# Leaf Modules - Gen 2



## Kevin Sharpe (Jul 4, 2011)

I've been stripping down some "Gen 2" Leaf Modules and thought I'd share the details because they are a lot easier to work with than the older "Sardine Can" design.

I'll start with some photo's and add more details over the next few days


----------



## Kevin Sharpe (Jul 4, 2011)

Note that you can separate the outer aluminium 'skin' using simple tools, no need to cut anything. Separating the aluminium 'skin' from the insulator protecting the cell pouch takes some time because it has strong adhesive.


----------



## Kevin Sharpe (Jul 4, 2011)

Not much weight in the skins and spacers...


----------



## Kevin Sharpe (Jul 4, 2011)

Nissan no longer have modules that swap the positive/negative terminals around, but they do have some with additional mounting hardware (12 of the 48 modules in the battery). This hardware can be easily removed although it could be useful for improving battery rigidity...


----------



## Caps18 (Jun 8, 2008)

Pretty interesting. I have taken apart the first gen LEAF batteries and have all the pieces on the floor.

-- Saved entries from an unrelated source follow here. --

===== flow/config.mk =====
export PLATFORM = sky130hd
export DESIGN_NAME = DT
export DESIGN_NICKNAME = DT
export VERILOG_FILES = /design/flow/design.v
export SDC_FILE = /design/flow/constraint.sdc
export NUM_CORES = 4
export LEC_CHECK = 0
export ABC_AREA = 1
export CAP_MARGIN = 20
export CELL_PAD_IN_SITES_GLOBAL_PLACEMENT = 0
export CORE_MARGIN = 2
export CORE_UTILIZATION = 72
export CTS_CLUSTER_SIZE = 57
export GPL_TIMING_DRIVEN = 1
export HOLD_SLACK_MARGIN = -0.1
export MAX_ROUTING_LAYER = met4
export PLACE_DENSITY_LB_ADDON = 0.12
export SETUP_SLACK_MARGIN = -0.15
export SLEW_MARGIN = 10
export TNS_END_PERCENT = 95

===== flow/constraint.sdc =====
create_clock -name core_clock -period 6.32 [get_ports {clk}]
set_input_delay 1.2640 -clock core_clock [delete_from_list [all_inputs] [get_ports {clk}]]
set_output_delay 1.2640 -clock core_clock [all_outputs]
set_load 0.01 [all_outputs]

===== flow/design.v =====
module ctrl(
        input                   clk,
        input                   reset,
        input                   init_en_2,
        input                   init_done,
        input                   for_load_done,
        input                   for_done,
        input                   for_op_done,
        input                   back_load_done,
        input                   back_done,
        output reg              init_en,
        output reg              for_en,
        output reg              for_load_en,
        output reg              back_en,
        output reg              back_load_en,
        output reg              sti_rd,
        output reg              res_wr,
        output reg              res_rd
        );
        parameter IDLE = 3'b000,  INIT = 3'b001, LOAD = 3'b010, FOR = 3'b011, BACK = 3'b100;
        reg [2:0] cstate, nstate;
        always@(posedge clk)begin
                if(!reset)
                        cstate <= 3'b0;
                else
                        cstate <= nstate;
        end
        always@*begin
                case(cstate)
                        IDLE:begin
                                if(!reset) nstate = IDLE;
                                else nstate = INIT;
                        end
                        INIT:begin
                                if(init_done)
                                        nstate = LOAD;
                                else
                                        nstate = INIT;
                        end
                        LOAD:begin
                                if(for_load_done)
                                        nstate = FOR;
                                else if(back_load_done)
                                        nstate = BACK;
                                else
                                        nstate = LOAD;
                        end
                        FOR:begin
                                if(for_done)
                                        nstate = LOAD;
                                else
                                        nstate = FOR;
                        end
                        BACK:begin
                                if(back_done)
                                        nstate = LOAD;
                                else
                                        nstate = BACK;
                        end
                        default: nstate = IDLE;
                endcase
        end
        always@*begin
                case(cstate)
                        IDLE:begin
                                init_en = 1'b0;
                                for_load_en = 1'b0;
                                for_en = 1'b0;
                                back_load_en = 1'b0;
                                back_en = 1'b0;
                                sti_rd = 1'b0;
                                res_wr = 1'b0;
                                res_rd = 1'b0;
                        end
                        INIT:begin
                                init_en = 1'b1;
                                for_load_en = 1'b0;
                                for_en = 1'b0;
                                back_load_en = 1'b0;
                                back_en = 1'b0;
                                sti_rd = 1'b1;   
                                res_wr = init_en_2;
                                res_rd = 1'b0;
                        end
                        LOAD:begin
                                init_en = 1'b0;
                                for_load_en = (!for_op_done);
                                for_en = 1'b0;
                                back_load_en = for_op_done;
                                back_en = 1'b0;
                                sti_rd = 1'b0;
                                res_wr = 1'b0;
                                res_rd = 1'b1;
                        end
                        FOR:begin
                                init_en = 1'b0;
                                for_load_en = 1'b1;
                                for_en = 1'b1;
                                back_load_en = 1'b0;
                                back_en = 1'b0;
                                sti_rd = 1'b0;
                                res_wr = 1'b1;
                                res_rd = 1'b0;
                        end
                        BACK:begin
                                init_en = 1'b0;
                                for_load_en = 1'b0;
                                for_en = 1'b0;
                                back_load_en = 1'b1;
                                back_en = 1'b1;
                                sti_rd = 1'b0;
                                res_wr = 1'b1;
                                res_rd = 1'b0;
                        end
                        default:begin
                                init_en = 1'b0;
                                for_load_en = 1'b0;
                                for_en = 1'b0;
                                back_load_en = 1'b0;
                                back_en = 1'b0;
                                sti_rd = 1'b0;
                                res_wr = 1'b0;
                                res_rd = 1'b0;
                        end
                endcase
        end
endmodule
module init(
        input                   clk,
        input                   reset,
        input                   init_en,
        input                   for_en,
        output  reg             init_en_2,
        output                  init_done,
        output  reg     [9:0]   sti_addr ,
        input           [15:0]  sti_di,
        output  reg     [13:0]  res_addr_init ,
        output  reg     [7:0]   res_do_init
        );
        reg [9:0]       cnt_sti;   
        reg [3:0]       cnt_ini;   
        reg [13:0]      cnt_res;   
        reg [7:0]       sti_tmp15;
        wire [9:0]      sti_addr_tmp;
        assign  init_done = (cnt_res == 14'h3FFF);
        always@(posedge clk)begin
                if(!reset)
                        cnt_ini <= 4'd15;
                else if(init_en)
                        cnt_ini <= cnt_ini - 1;   
        end
        always@(posedge clk)begin
                if(!reset)
                        cnt_sti <= 10'b0;
                else if(init_en && (cnt_ini == 4'd0))
                        cnt_sti <= cnt_sti + 1;
        end
        always@*begin
                if(init_en)
                        sti_addr = cnt_sti;
                else
                        sti_addr = 10'd0;
        end
        always@(posedge clk)begin
                if(init_en)
                        sti_tmp15 <= {6'b0, sti_di[0]};
        end
        always@(posedge clk)begin
                init_en_2 <= init_en;
        end
        always@(posedge clk)begin
                if(!reset)
                        cnt_res <= 14'b0;
                else if(init_en_2)
                        cnt_res <= cnt_res + 1;
        end
        always@*begin
                res_addr_init = cnt_res;
        end
        assign sti_addr_tmp = cnt_ini+1;
        always@*begin
                if(init_en_2)begin
                        if(cnt_ini == 4'hF)
                                res_do_init = 8'h00 | sti_tmp15;   
                        else
                                res_do_init = 8'h00 | {7'b0, sti_di[sti_addr_tmp]};   
                end
                else
                        res_do_init = 8'h00;
        end
endmodule
module forward(
        input                   clk,
        input                   reset,
        input                   for_load_en,
        input                   for_en,
        output                  for_load_done,
        output                  for_done,
        output  reg             for_op_done,
        output  reg     [13:0]  res_addr_for,
        output  reg     [7:0]   res_do_for,
        input           [7:0]   res_di
        );
        reg [13:0]      cur;    
        reg [2:0]       cnt_for;   
        reg [7:0]       pixel_tmp[4:0];
        reg [7:0]      min_tmp0, min_tmp1, for_out;
        assign pass = (cur[6:0] == 7'b0) || (cur[6:0] == 7'h7F) || (cur>= 14'h3F80) || (for_load_en && (cnt_for == 3'd0) && (res_di == 8'd0));
        assign for_load_done = (cnt_for == 4'd4);
        assign for_done = (cnt_for == 3'd5);
        always@(posedge clk)begin
                if(!reset)
                        cur <= 14'd128;   
                else if(pass ||(for_load_en && for_done))
                        cur <= cur + 1;
        end
        always@(posedge clk)begin
                if(!reset)
                        cnt_for <= 3'd0;
                else if(pass || (cnt_for == 3'd6))   
                        cnt_for <= 3'd0;
                else if((!pass) && for_load_en && (!for_op_done))
                        cnt_for <= cnt_for + 1;
        end
        always@(posedge clk)begin
                if(!reset)
                        for_op_done <= 1'b0;
                else if(for_load_en && (cur == 14'h3FFF))
                        for_op_done <= 1'b1;   
        end
        always@*begin
                case(cnt_for)
                        3'd0: res_addr_for = cur;
                        3'd1: res_addr_for = cur - 14'd129;
                        3'd2: res_addr_for = cur - 14'd128;
                        3'd3: res_addr_for = cur - 14'd127;
                        3'd4: res_addr_for = cur - 14'd1;
                        3'd5: res_addr_for = cur;   
                        default: res_addr_for = 14'd0;
                endcase
        end
        always@(posedge clk)begin
                if(!reset)begin
                        pixel_tmp[0] <= 8'hFF;
                        pixel_tmp[1] <= 8'hFF;
                        pixel_tmp[2] <= 8'hFF;
                        pixel_tmp[3] <= 8'hFF;
                        pixel_tmp[4] <= 8'hFF;
                end
                else if(  for_load_en && (!for_op_done))begin
                        pixel_tmp[cnt_for] <= res_di;
                end
        end
        always@*begin
                if(cnt_for == 3'd5)begin
                        min_tmp0 = (pixel_tmp[1] <= pixel_tmp[2])? pixel_tmp[1] : pixel_tmp[2];
                        min_tmp1 = (pixel_tmp[3] <= pixel_tmp[4])? pixel_tmp[3] : pixel_tmp[4];
                        for_out = (min_tmp0 <= min_tmp1)? min_tmp0+1 : min_tmp1+1;
                end
                else begin
                        min_tmp0 = 7'd0;
                        min_tmp1 = 7'd0;
                        for_out = 7'd0;
                end
        end
        always@*begin
                if(cnt_for >= 3'd5)
                        res_do_for = for_out;
                else
                        res_do_for = 7'd0;
        end
endmodule
module backward(
        input                   clk,
        input                   reset,
        input                   back_load_en,
        input                   back_en,
        output                  back_load_done,
        output                  back_done,
        output                  done,
        output  reg     [13:0]  res_addr_back,
        output  reg     [7:0]   res_do_back,
        input           [7:0]   res_di
        );
        reg [13:0]      cur;    
        reg [2:0]       cnt_back;   
        reg [7:0]       pixel_tmp[4:0];
        reg             back_op_done;
        reg [7:0]      min_tmp0, min_tmp1, min_tmp2, back_out;
        assign pass = (cur[6:0] == 7'b0) || (cur[6:0] == 7'h7F);
        assign back_load_done = (cnt_back == 4'd4);
        assign back_done = (cnt_back == 3'd5);
        assign done = back_op_done;
        always@(posedge clk)begin
                if(!reset)
                        cur <= 14'h3F7E;   
                else if(pass || (back_load_en && back_done))
                        cur <= cur - 1;
        end
        always@(posedge clk)begin
                if(!reset)
                        cnt_back <= 3'd0;
                else if(pass || (cnt_back == 3'd6))
                        cnt_back <= 3'd0;
                else if((!pass) && back_load_en && (!back_op_done))
                        cnt_back <= cnt_back + 1;
        end
        always@(posedge clk)begin
                if(!reset)
                        back_op_done <= 1'b0;
                else if(cur == 14'h0001)
                        back_op_done <= 1'b1;
        end
        always@*begin
                case(cnt_back)
                        3'd0: res_addr_back = cur;
                        3'd1: res_addr_back = cur + 1;
                        3'd2: res_addr_back = cur + 127;
                        3'd3: res_addr_back = cur + 128;
                        3'd4: res_addr_back = cur + 129;
                        3'd5: res_addr_back = cur;   
                        default: res_addr_back = 14'd0;
                endcase
        end
        always@(posedge clk)begin
                if(!reset)begin
                        pixel_tmp[0] <= 8'hFF;
                        pixel_tmp[1] <= 8'hFF;
                        pixel_tmp[2] <= 8'hFF;
                        pixel_tmp[3] <= 8'hFF;
                        pixel_tmp[4] <= 8'hFF;
                end
                else if(back_load_en && (!back_op_done))
                        pixel_tmp[cnt_back] <= res_di;
        end
        always@*begin
                if(cnt_back == 3'd5)begin
                        min_tmp0 = (pixel_tmp[0] <= (pixel_tmp[1]+1))? pixel_tmp[0] : (pixel_tmp[1] + 1);
                        min_tmp1 = ((pixel_tmp[2]+1) <= (pixel_tmp[3]+1))? (pixel_tmp[2]+1) : (pixel_tmp[3]+1);
                        min_tmp2 = ((pixel_tmp[4]+1) <= min_tmp1)? (pixel_tmp[4]+1) : min_tmp1;
                        back_out = (min_tmp0 <= min_tmp2)? min_tmp0 : min_tmp2;
                end
                else begin
                        min_tmp0 = 7'd0;
                        min_tmp1 = 7'd0;
                        min_tmp2 = 7'd0;
                        back_out = 7'd0;
                end
        end
        always@*begin
                if(cnt_back >= 3'd5)
                        res_do_back = back_out;
                else
                        res_do_back = 7'd0;
        end
endmodule
module DT(
        input                   clk,
        input                   reset,
        output                  done,
        output                  sti_rd,
        output  [9:0]           sti_addr,
        input   [15:0]          sti_di,
        output                  res_wr,
        output                  res_rd,
        output  reg [13:0]      res_addr,
        output  reg [7:0]       res_do,
        input   [7:0]           res_di
        );
        wire [7:0] res_do_init, res_do_for, res_do_back;
        wire [13:0] res_addr_init, res_addr_for, res_addr_back;
        wire init_en, init_en_2, load_en, for_load_en, for_en, back_load_en, back_en;
        wire init_done, for_load_done, back_load_done, for_done, for_op_done, back_done;
        always@*begin
                case({init_en_2, for_en, back_en})
                        3'b100: res_do = res_do_init;
                        3'b010: res_do = res_do_for;
                        3'b001: res_do = res_do_back;
                        default:res_do = 8'd0;
                endcase
        end
        always@*begin
                case({init_en_2, for_load_en, back_load_en})
                        3'b100: res_addr = res_addr_init;
                        3'b010: res_addr = res_addr_for;
                        3'b001: res_addr = res_addr_back;
                        default:res_addr = 14'b0;
                endcase
        end
        init u_init(.clk(clk),
                    .reset(reset),
                    .init_en(init_en),
                    .for_en(for_en),
                    .init_done(init_done),
                    .init_en_2(init_en_2),
                    .sti_addr(sti_addr),
                    .sti_di(sti_di),
                    .res_addr_init(res_addr_init),
                    .res_do_init(res_do_init)
                    );
        forward u_for(.clk(clk),
                      .reset(reset),
                      .for_load_en(for_load_en),
                      .for_en(for_en),
                      .for_load_done(for_load_done),
                      .for_done(for_done),
                      .for_op_done(for_op_done),
                      .res_addr_for(res_addr_for),
                      .res_do_for(res_do_for),
                      .res_di(res_di)
                      );
        backward u_back(.clk(clk),
                        .reset(reset),
                        .back_load_en(back_load_en),
                        .back_en(back_en),
                        .back_load_done(back_load_done),
                        .back_done(back_done),
                        .done(done),
                        .res_addr_back(res_addr_back),
                        .res_do_back(res_do_back),
                        .res_di(res_di)
                        );
        ctrl u_ctrl(.clk(clk),
                    .reset(reset),
                    .init_en_2(init_en_2),
                    .init_done(init_done),
                    .for_load_done(for_load_done),
                    .for_done(for_done),
                    .for_op_done(for_op_done),
                    .back_load_done(back_load_done),
                    .back_done(back_done),
                    .init_en(init_en),
                    .for_en(for_en),
                    .for_load_en(for_load_en),
                    .back_en(back_en),
                    .back_load_en(back_load_en),
                    .sti_rd(sti_rd),
                    .res_wr(res_wr),
                    .res_rd(res_rd)
                    );
endmodule

===== flow/run.sh =====
#!/bin/bash
# the make line also repeats each setting of config.mk as NAME=value (left out here)
make -C /OpenROAD-flow-scripts/flow DESIGN_CONFIG=/design/flow/config.mk WORK_HOME=/design/flow/orfs CLKGATE_MAP_FILE= finish

==> flow_summary.toml, run 1 <==
# implementation run metrics
[die]
ios = 62
die_w_um = 129.8
die_area_um2 = 16850
coreArea_um2 = 15310
fp-utilization = 0.7443
rows = 45
die_h_um = 129.8

[placement]
dpl_cell_area_um2 = 12610
gp_congestion = 0.9603
port_buffers = 61
preCtsSetupSlack_ns = -0.4820
dp_hpwl_um = 24030

[synthesis]
syn_area_um2 = 11400
most_common_cell = "nand2_1"
ys_top_logic_family = "simple AND/OR/NAND/NOR gates"
synthAoiAreaFrac = 0.1227
synth_flops = 143
synthFlopType = "edfxtp_1"
synth_stat.cells = 1591
ys_sh_mux = 0
ys_warn_count = 7
common_cells = "nand2_1 (390), inv_1 (207), nand3_1 (165), nor2_1 (102), ha_1 (100)"
top_cell_area_share = 0.1923
xor_area_frac = 0.02459
yosysTopAreaCell = "edfxtp_1"
edf_count = 73
ys_sh_simple = 0.3374
synth_cells = 1591
yosys.area_share.adder = 0.1133
synth_seq_share = 0.3153
synthArstFlopShare = 0
synth_chip_area_um2 = 11400
postSynthAreaPerCell_um2 = 7.164
topCellsByArea = "edfxtp_1 (19%), nand2_1 (13%), dfxtp_1 (12%)"
syn-num-nets = 1719
synthDistinctLibCells = 64

[cts]
cts_max_level = 4
cts.path.max_buffers = 2
clock-sinks = 143
cts_buffers = 17
cts-root-buf = "clkbuf_16"

[global_route]
grt_overflow_total = 9
grt.total_usage = 0.7984

[status]
error_message = "[ERROR GRT-0232] Routing congestion too high. Check the congestion heatmap in the GUI."
stop_stage = "5_1_grt"
status = "aborted with a tool error"
==> what timing repair did <==
item                                    4_1_cts
setup buffers                                18
endpoints found under the setup margin        8
cloned                                        1
resized                                     130
hold buffers                                  0
pin swaps                                    60
==> stage by stage <==
stage | power [mW] | setup TNS (ns) | instances | hold slack (ns)
after floorplan | 1.215 | 0 | 1591 | 0.4130
after global placement | 1.289 | -0.5547 | 1900 | 0.4165
after detailed placement | 1.298 | -3.769 | 1900 | 0.4307
after CTS | 2.352 | -2.012 | 1951 | 0.4444
==> per-layer routing <==
layer  track usage  GRT overflow
met1        0.8068             0
met2        0.9014             3
met3        0.7114             1
met4        0.7008             5
met5             -             -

I'm not removing the aluminum shell though.


----------



## electro wrks (Mar 5, 2012)

It looks like to me the way the Al shells are bonded to the pouches, the shells may be important for heat transfer (both heating and cooling) in the battery pack. Do the adhesive patches look like they're made of a heat conducting material? If so, it may be something to think about if the pouches are used without the shells.


----------



## Karter2 (Nov 17, 2011)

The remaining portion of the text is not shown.